• [WHAT IS BEING ASKED] Only some lines are wanted. Transcribe, exactly, the lines below from the line with "inequality tests: 4" up to and including the line with "start: declaration: RTL".

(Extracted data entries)

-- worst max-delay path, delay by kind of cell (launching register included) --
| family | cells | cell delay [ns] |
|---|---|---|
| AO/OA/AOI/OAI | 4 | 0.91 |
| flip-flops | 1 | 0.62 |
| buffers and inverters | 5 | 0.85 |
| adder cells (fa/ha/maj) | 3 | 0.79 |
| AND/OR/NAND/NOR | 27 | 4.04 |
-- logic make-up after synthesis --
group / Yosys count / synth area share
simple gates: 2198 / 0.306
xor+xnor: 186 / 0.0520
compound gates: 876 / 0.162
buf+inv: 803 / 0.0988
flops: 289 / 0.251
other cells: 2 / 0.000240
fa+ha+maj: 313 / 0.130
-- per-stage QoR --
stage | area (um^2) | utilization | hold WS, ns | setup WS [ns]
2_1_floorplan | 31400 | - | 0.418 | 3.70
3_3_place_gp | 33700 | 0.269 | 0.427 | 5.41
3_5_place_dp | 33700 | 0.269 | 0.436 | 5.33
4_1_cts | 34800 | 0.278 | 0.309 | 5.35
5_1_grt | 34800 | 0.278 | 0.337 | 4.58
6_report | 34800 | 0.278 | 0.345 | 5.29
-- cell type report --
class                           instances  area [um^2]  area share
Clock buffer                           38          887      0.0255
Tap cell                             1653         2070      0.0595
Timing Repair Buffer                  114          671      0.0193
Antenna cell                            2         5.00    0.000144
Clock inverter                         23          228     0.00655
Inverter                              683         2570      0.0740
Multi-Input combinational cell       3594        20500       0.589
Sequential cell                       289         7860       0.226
$ cat src/sv/name_registry_table_unit_defines.svh
// ----------------------------------------------------------------------------
// Name registry table assertion macros
// Concurrent check wrappers shared by the table modules. The checks are left
// out when the code is read for synthesis.
// ----------------------------------------------------------------------------
`ifndef NAME_REGISTRY_TABLE_UNIT_DEFINES_SVH
`define NAME_REGISTRY_TABLE_UNIT_DEFINES_SVH
`ifndef SYNTHESIS
// A property that must hold at every clock edge out of reset.
`define NRT_ASSERT(lbl, prop, msg) \
    lbl: assert property (@(posedge i_clk) disable iff (!i_rst_n) (prop)) else $error(msg);
// A consequent that must hold in the same cycle as its antecedent.
`define NRT_IMPLY(lbl, ante, cons, msg) \
    lbl: assert property (@(posedge i_clk) disable iff (!i_rst_n) (ante) |-> (cons)) \
        else $error(msg);
`else
`define NRT_ASSERT(lbl, prop, msg)
`define NRT_IMPLY(lbl, ante, cons, msg)
`endif
`endif

$ cat src/sv/nrt_pkg.sv
// ----------------------------------------------------------------------------
// Name registry table package
// Widths, command, status and operation codes, and the job item type that
// travels from the front end through the queue to the back end.
// ----------------------------------------------------------------------------
package nrt_pkg;

    // Default sizes of the table.
    localparam int MAX_ENTRIES_DEF = 32;
    localparam int NAME_BYTES_DEF  = 16;

    // Fixed field widths.
    localparam int NAME_BYTES_MAX = 16;
    localparam int NAME_W         = 8 * NAME_BYTES_MAX;
    localparam int HALF_W         = NAME_W / 2;
    localparam int CMD_W          = 3;
    localparam int IDX_W          = 5;
    localparam int STATUS_W       = 3;
    localparam int COUNT_OUT_W    = 6;
    localparam int OP_W           = 3;

    // Depth of the queue between the front and back ends.
    localparam int QUEUE_DEPTH = 2;

    // Command codes.
    localparam logic [CMD_W-1:0] CMD_REGISTER   = 3'd0;
    localparam logic [CMD_W-1:0] CMD_UNREGISTER = 3'd1;
    localparam logic [CMD_W-1:0] CMD_MATCH      = 3'd2;
    localparam logic [CMD_W-1:0] CMD_READ       = 3'd3;
    localparam logic [CMD_W-1:0] CMD_CLEAR      = 3'd4;

    // Status codes.
    localparam logic [STATUS_W-1:0] ST_OK       = 3'd0;
    localparam logic [STATUS_W-1:0] ST_PERM     = 3'd1;
    localparam logic [STATUS_W-1:0] ST_INVALID  = 3'd2;
    localparam logic [STATUS_W-1:0] ST_EXISTS   = 3'd3;
    localparam logic [STATUS_W-1:0] ST_FULL     = 3'd4;
    localparam logic [STATUS_W-1:0] ST_NOTFOUND = 3'd5;

    // Back end operations chosen by the front end.
    localparam logic [OP_W-1:0] OP_IMM    = 3'd0;
    localparam logic [OP_W-1:0] OP_CLEAR  = 3'd1;
    localparam logic [OP_W-1:0] OP_READ   = 3'd2;
    localparam logic [OP_W-1:0] OP_REG    = 3'd3;
    localparam logic [OP_W-1:0] OP_UNREG  = 3'd4;
    localparam logic [OP_W-1:0] OP_MATCH  = 3'd5;

    // One classified item: operation, preset status, read index and the
    // normalized name, high bytes in the upper half.
    typedef struct packed {
        logic [OP_W-1:0]     op;
        logic [STATUS_W-1:0] status;
        logic [IDX_W-1:0]    idx;
        logic [NAME_W-1:0]   name;
    } t_job;

endpackage

$ cat src/sv/nrt_front.sv
// ----------------------------------------------------------------------------
// Name registry table front end
// Accepts items, normalizes the name, checks privilege and name form, and
// holds the classified job until the queue takes it.
// ----------------------------------------------------------------------------
module nrt_front #(
    parameter int NAME_BYTES = nrt_pkg::NAME_BYTES_DEF
) (
    input  logic                          i_clk,
    input  logic                          i_rst_n,
    input  logic                          i_valid,
    output logic                          o_stall,
    input  logic [nrt_pkg::CMD_W-1:0]     i_cmd,
    input  logic                          i_privileged,
    input  logic [nrt_pkg::HALF_W-1:0]    i_name_low,
    input  logic [nrt_pkg::HALF_W-1:0]    i_name_high,
    input  logic [nrt_pkg::IDX_W-1:0]     i_entry_index,
    output logic                          o_push,
    output nrt_pkg::t_job                 o_job,
    input  logic                          i_full
);

    logic [nrt_pkg::NAME_W-1:0] raw_name;
    logic [nrt_pkg::NAME_W-1:0] norm_name;
    logic                       terminated;
    logic                       bad_name;
    logic                       accept;
    nrt_pkg::t_job              job_in;
    logic                       r_valid;
    logic                       n_valid;
    nrt_pkg::t_job              r_job;

    // Keep bytes up to and including the first zero; clear the rest.
    always_comb begin
        raw_name   = {i_name_high, i_name_low};
        norm_name  = '0;
        terminated = 1'b0;
        for (int i = 0; i < nrt_pkg::NAME_BYTES_MAX; i++) begin
            if (i < NAME_BYTES && !terminated) begin
                norm_name[8*i +: 8] = raw_name[8*i +: 8];
                if (raw_name[8*i +: 8] == 8'd0) begin
                    terminated = 1'b1;
                end
            end
        end
    end

    // An empty or unterminated name is invalid.
    assign bad_name = (norm_name[7:0] == 8'd0) || !terminated;

    // Classify the command into a back end operation.
    always_comb begin
        job_in.op     = nrt_pkg::OP_IMM;
        job_in.status = nrt_pkg::ST_OK;
        job_in.idx    = i_entry_index;
        job_in.name   = norm_name;
        case (i_cmd)
            nrt_pkg::CMD_REGISTER, nrt_pkg::CMD_UNREGISTER: begin
                if (!i_privileged) begin
                    job_in.status = nrt_pkg::ST_PERM;
                end else if (bad_name) begin
                    job_in.status = nrt_pkg::ST_INVALID;
                end else if (i_cmd == nrt_pkg::CMD_REGISTER) begin
                    job_in.op = nrt_pkg::OP_REG;
                end else begin
                    job_in.op = nrt_pkg::OP_UNREG;
                end
            end
            nrt_pkg::CMD_MATCH: begin
                // A name that cannot be stored never matches.
                if (!bad_name) begin
                    job_in.op = nrt_pkg::OP_MATCH;
                end
            end
            nrt_pkg::CMD_READ: begin
                job_in.op = nrt_pkg::OP_READ;
            end
            nrt_pkg::CMD_CLEAR: begin
                job_in.op = nrt_pkg::OP_CLEAR;
            end
            default: begin
                job_in.op = nrt_pkg::OP_IMM;
            end
        endcase
    end

    // Holding register toward the queue.
    assign o_stall = r_valid && i_full;
    assign accept  = i_valid && !o_stall;
    assign o_push  = r_valid && !i_full;
    assign o_job   = r_job;
    assign n_valid = accept || (r_valid && i_full);

    always_ff @(posedge i_clk) begin
        if (!i_rst_n) begin
            r_valid <= 1'b0;
        end else begin
            r_valid <= n_valid;
        end
    end

    always_ff @(posedge i_clk) begin
        if (accept) begin
            r_job <= job_in;
        end
    end

endmodule

$ cat config.mk
export PLATFORM = sky130hd
export DESIGN_NAME = nrt_front
export DESIGN_NICKNAME = d
export VERILOG_FILES = /design/src/sv/name_registry_table_unit_defines.svh /design/src/sv/nrt_pkg.sv /design/src/sv/nrt_front.sv
export SDC_FILE = /design/constraint.sdc
export NUM_CORES = 1
export LEC_CHECK = 0
export BUFFER_PORTS_ARGS = -buffer_cell sky130_fd_sc_hd__buf_4
export CAP_MARGIN = 10
export CORE_UTILIZATION = 49
export CTS_CLUSTER_SIZE = 8
export DETAILED_ROUTE_END_ITERATION = 7
export PLACE_DENSITY_LB_ADDON = 0.1
export SYNTH_ARGS = -nofsm -noshare
export SYNTH_HDL_FRONTEND = slang
export SYNTH_SLANG_ARGS = --single-unit
$ cat constraint.sdc
create_clock -name i_clk -period 18.2 [get_ports i_clk]
set_clock_uncertainty 0.2 [all_clocks]
set_input_delay 2.73 -clock i_clk [delete_from_list [all_inputs] [get_ports i_clk]]
set_output_delay 2.73 -clock i_clk [all_outputs]
set_load 0.01 [all_outputs]
### Yosys cells after proc, flatten, opt, wreduce, memory -nomap -nowiden

Index checks and enable logic that the tools add are counted.

* input port bits: 141
* output and inout bits: 141
* bits in registers: 139
* word-level logic and storage cells: 90

* equality and inequality tests: 4
* multiplexer cells: 38
* reductions and logical operators: 27

Operators with widths (number)
* $logic_not 8->1: 16
* $mux 1: 32
* $mux 3: 4
* $pmux 3 s4: 1
* $eq 3x2->1 const B: 2
* $eq 3x1->1 const B: 1
* $eq 3x3->1 const B: 1
* $logic_and 1x1->1: 3
* $logic_not 1->1: 3
* $logic_not 3->1: 1
* $logic_or 1x1->1: 2
* $mux 2: 1
* $reduce_and 2->1: 1
* $reduce_or 2->1: 1

### Depth between registers and ports, before layout

* depth after elaboration: 22
* gate-level depth with buffers: 7
* mapped depth without buffers: 6

### Worst setup path after synthesis

OpenSTA, ideal clock, no wires.

* kind: input port to flip-flop
* start: input port i_full
* end: register r_job, in the netlist o_job[0] (enable)
* stages on the path: 2
* buffers on the path: 0
* setup time: 652 ps
* required time: 17348 ps
* slack: 8321 ps
* arrival time: 9027 ps
* cells stage by stage: and2_1 nor2b_1

* word-level cells in the longest chain between the ends: 3

Ends and longest elaborated chain
* start: declaration: RTL line nrt_front.sv:20 `input logic i_full`
* $logic_and 1x1->1: RTL line nrt_front.sv:88 `assign o_stall = r_valid && i_full;`
* $logic_not 1->1: RTL line nrt_front.sv:89 `assign accept = i_valid && !o_stall;`
* $logic_and 1x1->1: RTL line nrt_front.sv:89
* net accept: RTL line nrt_front.sv:27 `logic accept;`
* end signal: assignment: RTL line nrt_front.sv:104 `r_job <= job_in;`
* end: declaration: RTL line nrt_front.sv:31 `nrt_pkg::t_job r_job;`

The timed path passes the listed nets, and every way through them passes these cells.
A chain may end at the register's enable or synchronous reset.

### Final worst setup path

* start: input port i_full
* end: output port o_stall

* word-level cells in the longest chain between the ends: 1

Ends and longest elaborated chain
* $logic_and 1x1->1: RTL line nrt_front.sv:88
* end: declaration: RTL line nrt_front.sv:12 `output logic o_stall,`

No other way between the ends.

==> metrics.yaml <==
setup_tns_ns: 0
path_clk_slew_ns: 0.06
yosysTopAreaCellShare: 0.743
gp_congestion: 0.792
min_path_type: "reg -> reg"
avgSynthCellArea_um2: 15.7
postRouteAntennaNets: 0
drive_above_1_share: 0.500
io_buffers: 280
seq_area_frac_synth: 0.747
fp.coreArea_um2: 11000
leakage_nw: 3.51
syn-num-nets: 495
period_needed_ns: 6.12
dieWidth_um: 109
area.sequential_um2: 4160
area_growth_pct: 50.0
arrival_ns: 3.19
hold_buffers: 0
cts_made_buffers: 17
chipHeight_um: 109
outcome: "completed"
io_pins: 282
wl_mm: 13.7
worstSkewPairLatency_ns: 0.41
peakVddDrop_uv: 54.9
dr.pass1.iters: 4
dieArea_um2: 11800
antenna_found_initial: 0
clkSinkCount: 139
syn_inst: 354
rows: 38
first_iter_violations: 187
grt_pass1_vias: 4138
grt_util_all_layers: 0.239
multi_input_area_um2: 1350
endpoint_kind: "output pin"
diodes: 0
nets: 788
nFillCells: 712
synth_cell_types: 34
drcViolationCount: 0
hold_viol: 0
post_drt_via_cell_ratio: 5.04
dp_hpwl_mm: 10.3
path_class: "in -> out"
initial_core_util: 0.508
yosys.area.top_type: "edfxtp_1"
grt_max_degree: 83
finalPower_mw: 0.801
cts_resized: 0
tritoncts: "built"
ys_warn_count: 0
setup_viol: 0
report.final.slew_viol_count: 0
ctsRootBufferMaster: "clkbuf_16"
start_kind: "primary input"
fin_crit_sh: 0.336
cp.required_ns: 15.27
grt_pass1_wl_mm: 20.5
worst_pin_slew_ns: 1.02
max_freq_mhz: 164
drv_cap: 0
powerDensity_nw_per_um2: 95.7
wl_per_cell_um: 17.1
synthTopCellsByArea: "edfxtp_1 (74%), and2_1 (9.1%), and3_1 (3.8%)"
grt_overflow: 0
htree_levels: 4
syn_area_um2: 5570
relSlewSlack: 0.321
num_vias: 4034
ys_ff_latch: 139
clockBufferDepth: 2
cp_max_fo: 3
rsz0062_at_grt: "false"
cts_setup_buffers: 0
power by group:
group	internal (mW)	switching, mW	leakage [nW]
logic	0.0521	0.0406	1.90
registers	0.377	0.00562	1.35
clock network	0.200	0.125	0.259
total	0.630	0.171	3.51
layer usage:
metal	track usage	share of wire	vias up	routed length, um
met2	0.420	0.53	195	7240
met4	0.114	0.025	0	340
li1	-	-	1928	-
met1	0.242	0.34	1887	4690
met3	0.105	0.10	24	1420
met5	0	0	-	0
logic make-up (layout without fill, tap and decap cells):
| group | Yosys count | after routing | synth area share |
|---|---|---|---|
| AND/OR/NAND/NOR | 197 | 197 | 0.229 |
| AO/OA/AOI/OAI | 8 | 8 | 0.00875 |
| multiplexers | 1 | 1 | 0.00180 |
| buffers and inverters | 8 | 314 | 0.0128 |
| other | 1 | 1 | 0.000673 |
| flip-flops | 139 | 139 | 0.747 |
per-stage QoR:
step	setup WS, ns	hold slack [ns]	instance area (um^2)	std cells	utilization
2_1_floorplan	8.32	0.431	5570	354	-
3_3_place_gp	12.09	0.442	7800	768	0.710
3_5_place_dp	12.08	0.465	7800	768	0.710
4_1_cts	12.08	0.483	8360	800	0.761
5_1_grt	12.06	0.518	8360	800	0.761
6_report	12.08	0.474	8360	800	0.761
worst max-delay path: stages:
cell,delay (ns)
buf_4,0.11
and2_1,0.19
buf_4,0.16
registers in the layout (all words and copies together), names as in the netlist:
signal	count
o_job	138
r_valid	1
final timing paths:
path                               from         end  slack [ns]  depth (start not counted)
worst max-delay path             i_full     o_stall       12.08                          3
worst min-delay path            r_valid     r_valid        0.47                          2
worst max register to register  r_valid  o_job[120]       16.18                          3
worst min register to register  r_valid     r_valid        0.47                          2
placed cells by master (no fill, tap or decap), types with 2 or more instances in the layout:
cell,Yosys,final
buf_4,1,282
edfxtp_1,138,138
and2_1,81,81
and3_1,34,34
nor4_1,24,24
clkbuf_16,0,17
nand2_1,15,15
and2_2,8,8
or4_1,7,7
nor2_1,5,5
clkinvlp_4,0,4
nor3_1,3,3
nor2b_4,2,3
clkbuf_1,2,3
clkinv_1,0,3
and2_4,2,2
or4_4,2,2
and3b_1,2,2
nand3_1,2,2
a21oi_1,2,2
o21ai_1,2,2
nor2b_1,3,2
bufinv_16,0,2
cell type report:
class                   instances  share of cell area
clock buffers                  20              0.0522
well taps                     140              0.0209
multi-input cells             207               0.161
flip-flops and latches        139               0.498
repair buffers                282               0.253
clock inverters                12              0.0148
synthesized netlist by cell type:
master	n
o21ai_0	1
and2_1	81
o2111ai_1	1
or4_1	7
a21oi_1	2
dfxtp_1	1
conb_1	1
or4_4	2
nand3_1	2
nor4_1	24
and4_4	1
and2_2	8
clkbuf_1	2
nor2_4	1
buf_6	5
and3b_1	2
and3_1	34
nor2b_4	2
nor2_1	5
nand2_1	15
o21a_1	1
nor3_1	3
nor3b_4	1
nor2b_1	3
a21o_1	1
nor4b_4	1
mux2i_1	1
and2_4	2
nor2_2	1
edfxtp_1	138
and3_4	1
and3_2	1
buf_4	1
o21ai_1	2
No activity file was read; power rests on OpenSTA's default activity.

• [TASK RESULT]
* equality and inequality tests: 4
* multiplexer cells: 38
* reductions and logical operators: 27

Operators with widths (number)
* $logic_not 8->1: 16
* $mux 1: 32
* $mux 3: 4
* $pmux 3 s4: 1
* $eq 3x2->1 const B: 2
* $eq 3x1->1 const B: 1
* $eq 3x3->1 const B: 1
* $logic_and 1x1->1: 3
* $logic_not 1->1: 3
* $logic_not 3->1: 1
* $logic_or 1x1->1: 2
* $mux 2: 1
* $reduce_and 2->1: 1
* $reduce_or 2->1: 1

### Depth between registers and ports, before layout

* depth after elaboration: 22
* gate-level depth with buffers: 7
* mapped depth without buffers: 6

### Worst setup path after synthesis

OpenSTA, ideal clock, no wires.

* kind: input port to flip-flop
* start: input port i_full
* end: register r_job, in the netlist o_job[0] (enable)
* stages on the path: 2
* buffers on the path: 0
* setup time: 652 ps
* required time: 17348 ps
* slack: 8321 ps
* arrival time: 9027 ps
* cells stage by stage: and2_1 nor2b_1

* word-level cells in the longest chain between the ends: 3

Ends and longest elaborated chain
* start: declaration: RTL line nrt_front.sv:20 `input logic i_full`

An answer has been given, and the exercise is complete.